Zoom Video Communications was one of the clear winners of the pandemic economy. But as more people return to the office and classroom, the company now faces a bigger challenge: living up to Wall Street's hype.
Shares of Zoom plunged more than 15% Tuesday morning and are now in the red for the year after the company reported results for its fiscal second quarter after the close on Monday.
The numbers were good. Earnings easily beat forecasts. So did revenue, as sales topped $1 billion in a quarter for the first time. What's the problem then? Sales growth is cooling. And investors have high expectations for Zoom after the stock soared an astonishing 400% in 2020.
Zoom reported that revenue was up 54% from a year ago in the quarter. But that's down sharply from the 355% growth in sales Zoom reported this time last year during the height of Covid-19 fears. Sales were up 191% in Zoom's previous quarter, too.
The slowdown is expected to continue. Zoom said sales in the third quarter are expected to rise about 31%.
Of course, Zoom is still doing extremely well. Most large companies (Zoom's market value is now near $100 billion) would love to post sales growth rates north of 30%.
The company is also doing a good job of continuing to add larger so-called enterprise customers...big firms that spend more than $1 million a year with Zoom.
Zoom CEO Eric Yuan even joked on the company's conference call with analysts Monday that he's thrilled to hear that Charlie Munger, the 97-year-old vice chairman of Berkshire Hathaway, is a "happy user."
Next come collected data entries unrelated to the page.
**config.mk**
```make
export PLATFORM = sky130hd
export DESIGN_NAME = drive_sequencer
export DESIGN_NICKNAME = d
export VERILOG_FILES = /design/src/rtl/drive_sequencer_pkg.sv /design/src/rtl/cycle_timer.sv /design/src/rtl/drive_sequencer.sv
export SDC_FILE = /design/constraint.sdc
export NUM_CORES = 1
export LEC_CHECK = 0
export BUFFER_PORTS_ARGS = -buffer_cell sky130_fd_sc_hd__buf_2
export CORE_AREA = 2 2 115 117
export DETAILED_ROUTE_END_ITERATION = 8
export DIE_AREA = 0 0 117 119
export PLACE_DENSITY_LB_ADDON = 0.08
export RECOVER_POWER = 25
export REMOVE_ABC_BUFFERS = 1
export SLEW_MARGIN = 0
export SYNTH_ARGS = -nofsm -noshare
export SYNTH_HDL_FRONTEND = slang
export SYNTH_HIERARCHICAL = 1
export SYNTH_SLANG_ARGS = --single-unit
```
**constraint.sdc**
```tcl
create_clock -name clk -period 2.94 [get_ports clk]
set_input_delay 0 -clock clk [delete_from_list [all_inputs] [get_ports clk]]
set_output_delay 0 -clock clk [all_outputs]
set_load 0.05 [all_outputs]
```
File: config.mk
export PLATFORM = sky130hd
export DESIGN_NAME = lc3_control
export DESIGN_NICKNAME = d
export VERILOG_FILES = /design/src/rtl/lc3_pkg.sv /design/src/rtl/lc3_control_mem_wait_ctr.sv /design/src/rtl/lc3_control.sv
export SDC_FILE = /design/constraint.sdc
export NUM_CORES = 1
export LEC_CHECK = 0
export CAP_MARGIN = 20
export CORE_MARGIN = 10
export CORE_UTILIZATION = 50
export DETAILED_ROUTE_END_ITERATION = 8
export PLACE_DENSITY_LB_ADDON = 0.1
export SETUP_SLACK_MARGIN = 0.15
export SLEW_MARGIN = 20
export SYNTH_ARGS = -nofsm -noshare
export SYNTH_HDL_FRONTEND = slang
export SYNTH_SLANG_ARGS = --single-unit
File: constraint.sdc
create_clock -name Clk -period 3.15 [get_ports Clk]
set_input_delay 0.4725 -clock Clk [delete_from_list [all_inputs] [get_ports Clk]]
set_output_delay 0.4725 -clock Clk [all_outputs]
set_load 0.005 [all_outputs]
===== src/rtl/cache_alloc_ctrl_pkg.sv =====
//------------------------------------------------------------------------------
// Module : cache_pkg
// Brief  : Shared types and geometry constants for the 4-set x 4-way cache.
// Rev    : 1.0 - initial release
//------------------------------------------------------------------------------
`default_nettype none

package cache_pkg;
  localparam int NUM_SETS = 4;
  localparam int NUM_WAYS = 4;
  localparam int WAY_ID_W = 4;

  typedef logic [1:0]          set_id_t;
  typedef logic [WAY_ID_W-1:0] way_id_t;

  typedef struct packed {
    way_id_t id;
    logic    v;
  } lru_entry_t;

  typedef enum logic [1:0] {
    IDLE  = 2'd0,
    ALLOC = 2'd1,
    EVICT = 2'd2,
    CLEAR = 2'd3
  } alloc_state_e;
endpackage

`default_nettype wire


===== src/rtl/cache_alloc_ctrl_free_way_pick.sv =====
//------------------------------------------------------------------------------
// Module : free_way_pick
// Brief  : Combinational lowest-index free-way finder for one 4-way set.
// Rev    : 1.0 - initial release
//------------------------------------------------------------------------------
`default_nettype none

module free_way_pick
  import cache_pkg::*;
(
  input  logic [NUM_WAYS-1:0] valid_slice,
  output logic                found,
  output logic [1:0]          way_idx
);

  always_comb begin
    found   = 1'b1;
    way_idx = 2'd0;
    if (!valid_slice[0])      way_idx = 2'd0;
    else if (!valid_slice[1]) way_idx = 2'd1;
    else if (!valid_slice[2]) way_idx = 2'd2;
    else if (!valid_slice[3]) way_idx = 2'd3;
    else                      found   = 1'b0;
  end

endmodule

`default_nettype wire


===== src/rtl/cache_alloc_ctrl.sv =====
//------------------------------------------------------------------------------
// Module : cache_alloc_ctrl
// Brief  : Miss-allocation controller owning the per-way valid vector and
//          driving the LRU block; optional stats under `ALLOC_STATS_EN.
// Rev    : 1.0 - initial release
//------------------------------------------------------------------------------
`default_nettype none

module cache_alloc_ctrl
  import cache_pkg::*;
#(
  parameter int CNT_W = 16
) (
  input  logic                         clk,
  input  logic                         reset,
  input  logic                         req_valid,
  input  logic [1:0]                   req_set,
  output logic                         req_ready,
  input  logic                         inv_valid,
  input  logic [WAY_ID_W-1:0]          inv_way_id,
  output logic                         alloc_valid,
  output logic [WAY_ID_W-1:0]          alloc_way_id,
  output logic                         evict_err,
  output logic                         lru_wr_en,
  output logic [WAY_ID_W-1:0]          lru_way_id,
  output logic                         lru_full,
  output logic                         valid_vec [NUM_SETS*NUM_WAYS-1:0],
  input  logic [WAY_ID_W:0]            lru_victim1,
  input  logic [WAY_ID_W:0]            lru_victim2
`ifdef ALLOC_STATS_EN
  ,
  output logic [CNT_W-1:0]             stat_alloc,
  output logic [CNT_W-1:0]             stat_evict
`endif
);

  localparam int NUM_ENT = NUM_SETS * NUM_WAYS;

  alloc_state_e         state;
  set_id_t              cur_set;
  logic [NUM_ENT-1:0]   r_valid;

  lru_entry_t           w_v1, w_v2;
  logic                 unused_valid_bits;
  logic [NUM_WAYS-1:0]  w_req_slice, w_cur_slice, w_victim_mask, w_pick_in;
  logic                 w_found;
  logic [1:0]           w_way_idx;
  logic                 w_set_en;
  way_id_t              w_set_idx;
  logic [NUM_ENT-1:0]   w_inv_bits, w_clear_bits, w_set_bits, w_valid_nxt;

  assign w_v1 = lru_victim1;
  assign w_v2 = lru_victim2;
  // The LRU's valid flag carries no information for allocation decisions.
  assign unused_valid_bits = w_v1.v ^ w_v2.v;

  assign w_req_slice = r_valid[{req_set, 2'b00} +: NUM_WAYS];
  assign w_cur_slice = r_valid[{cur_set, 2'b00} +: NUM_WAYS];

  always_comb begin
    w_victim_mask = '0;
    if (w_v1.id[3:2] == cur_set) w_victim_mask[w_v1.id[1:0]] = 1'b1;
    if (w_v2.id[3:2] == cur_set) w_victim_mask[w_v2.id[1:0]] = 1'b1;
  end

  // In CLEAR the victims count as free even before their bits drop.
  assign w_pick_in = (state == CLEAR) ? (w_cur_slice & ~w_victim_mask) : w_req_slice;

  free_way_pick u_pick (
    .valid_slice (w_pick_in),
    .found       (w_found),
    .way_idx     (w_way_idx)
  );

  assign w_set_en  = ((state == IDLE) && req_valid && w_found) ||
                     ((state == CLEAR) && (|w_victim_mask));
  assign w_set_idx = (state == CLEAR) ? {cur_set, w_way_idx} : {req_set, w_way_idx};

  assign w_inv_bits   = inv_valid ? (NUM_ENT'(1) << inv_way_id) : '0;
  assign w_clear_bits = (state == CLEAR) ? (NUM_ENT'(w_victim_mask) << {cur_set, 2'b00}) : '0;
  assign w_set_bits   = w_set_en ? (NUM_ENT'(1) << w_set_idx) : '0;
  // Allocation beats a same-edge invalidate of the same way.
  assign w_valid_nxt  = (r_valid & ~w_inv_bits & ~w_clear_bits) | w_set_bits;

  for (genvar gi = 0; gi < NUM_ENT; gi++) begin : g_valid_out
    assign valid_vec[gi] = r_valid[gi];
  end

  always_ff @(posedge clk or posedge reset) begin
    if (reset) begin
      state        <= IDLE;
      cur_set      <= '0;
      r_valid      <= '0;
      req_ready    <= 1'b1;
      alloc_valid  <= 1'b0;
      alloc_way_id <= '0;
      evict_err    <= 1'b0;
      lru_wr_en    <= 1'b0;
      lru_way_id   <= '0;
      lru_full     <= 1'b0;
    end else begin
      r_valid      <= w_valid_nxt;
      alloc_valid  <= 1'b0;
      alloc_way_id <= '0;
      evict_err    <= 1'b0;
      lru_wr_en    <= 1'b0;
      lru_way_id   <= '0;
      lru_full     <= 1'b0;
      case (state)
        IDLE: begin
          if (req_valid) begin
            cur_set   <= req_set;
            req_ready <= 1'b0;
            if (w_found) begin
              state        <= ALLOC;
              alloc_valid  <= 1'b1;
              alloc_way_id <= w_set_idx;
              lru_wr_en    <= 1'b1;
              lru_way_id   <= w_set_idx;
            end else begin
              state      <= EVICT;
              lru_full   <= 1'b1;
              lru_way_id <= {req_set, 2'b00};
            end
          end
        end
        EVICT: state <= CLEAR;
        CLEAR: begin
          if (|w_victim_mask) begin
            state        <= ALLOC;
            alloc_valid  <= 1'b1;
            alloc_way_id <= w_set_idx;
            lru_wr_en    <= 1'b1;
            lru_way_id   <= w_set_idx;
          end else begin
            state     <= IDLE;
            req_ready <= 1'b1;
            evict_err <= 1'b1;
          end
        end
        ALLOC: begin
          state     <= IDLE;
          req_ready <= 1'b1;
        end
        default: begin
          state     <= IDLE;
          req_ready <= 1'b1;
        end
      endcase
    end
  end

`ifdef ALLOC_STATS_EN
  always_ff @(posedge clk or posedge reset) begin
    if (reset) begin
      stat_alloc <= '0;
      stat_evict <= '0;
    end else begin
      if (w_set_en && (stat_alloc != '1))       stat_alloc <= stat_alloc + 1'b1;
      if ((state == EVICT) && (stat_evict != '1)) stat_evict <= stat_evict + 1'b1;
    end
  end
`endif

endmodule

`default_nettype wire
"I have been humbled by the stories of how finance professionals have leveraged Zoom to reimagine the way they work. Specifically, I'd like to thank Charlie Munger of Berkshire Hathaway for his remarks about how Zoom has added so much convenience to his life," Yuan said. "And I nominate myself to be Charlie's personal Zoom tech support if he ever needs it."
More and more competition
But Zoom faces growing competition in the online video meetings business. Microsoft has launched Teams to go along with Skype. Cisco owns WebEx and Jabber. Alphabet's Google Workspace includes Meet, Chat and other collaboration tools.
Zoom Chief Financial Officer Kelly Steckelberg said during the conference call that the company now has to adjust as smaller businesses and consumers, who tend to purchase cheaper subscriptions online, are adapting "to the evolving environment."
She added that this business segment will be a "headwind in the coming quarters."
Zoom seems to realize that it's going to need to diversify to stay competitive. it can't put all its proverbial eggs into a video conferencing basket. That's why the company announced last month that it was buying Five9, a cloud-based customer service center software firm, for $14.7 billion.
Analysts also think investors are still trying to figure out what's next for Zoom.
The Mizuho Americas research team said in a report that the company's outlook "assumes increased churn in small businesses" and that the stock could be stuck in a range "as investors reassess Zoom's normalized growth trajectory."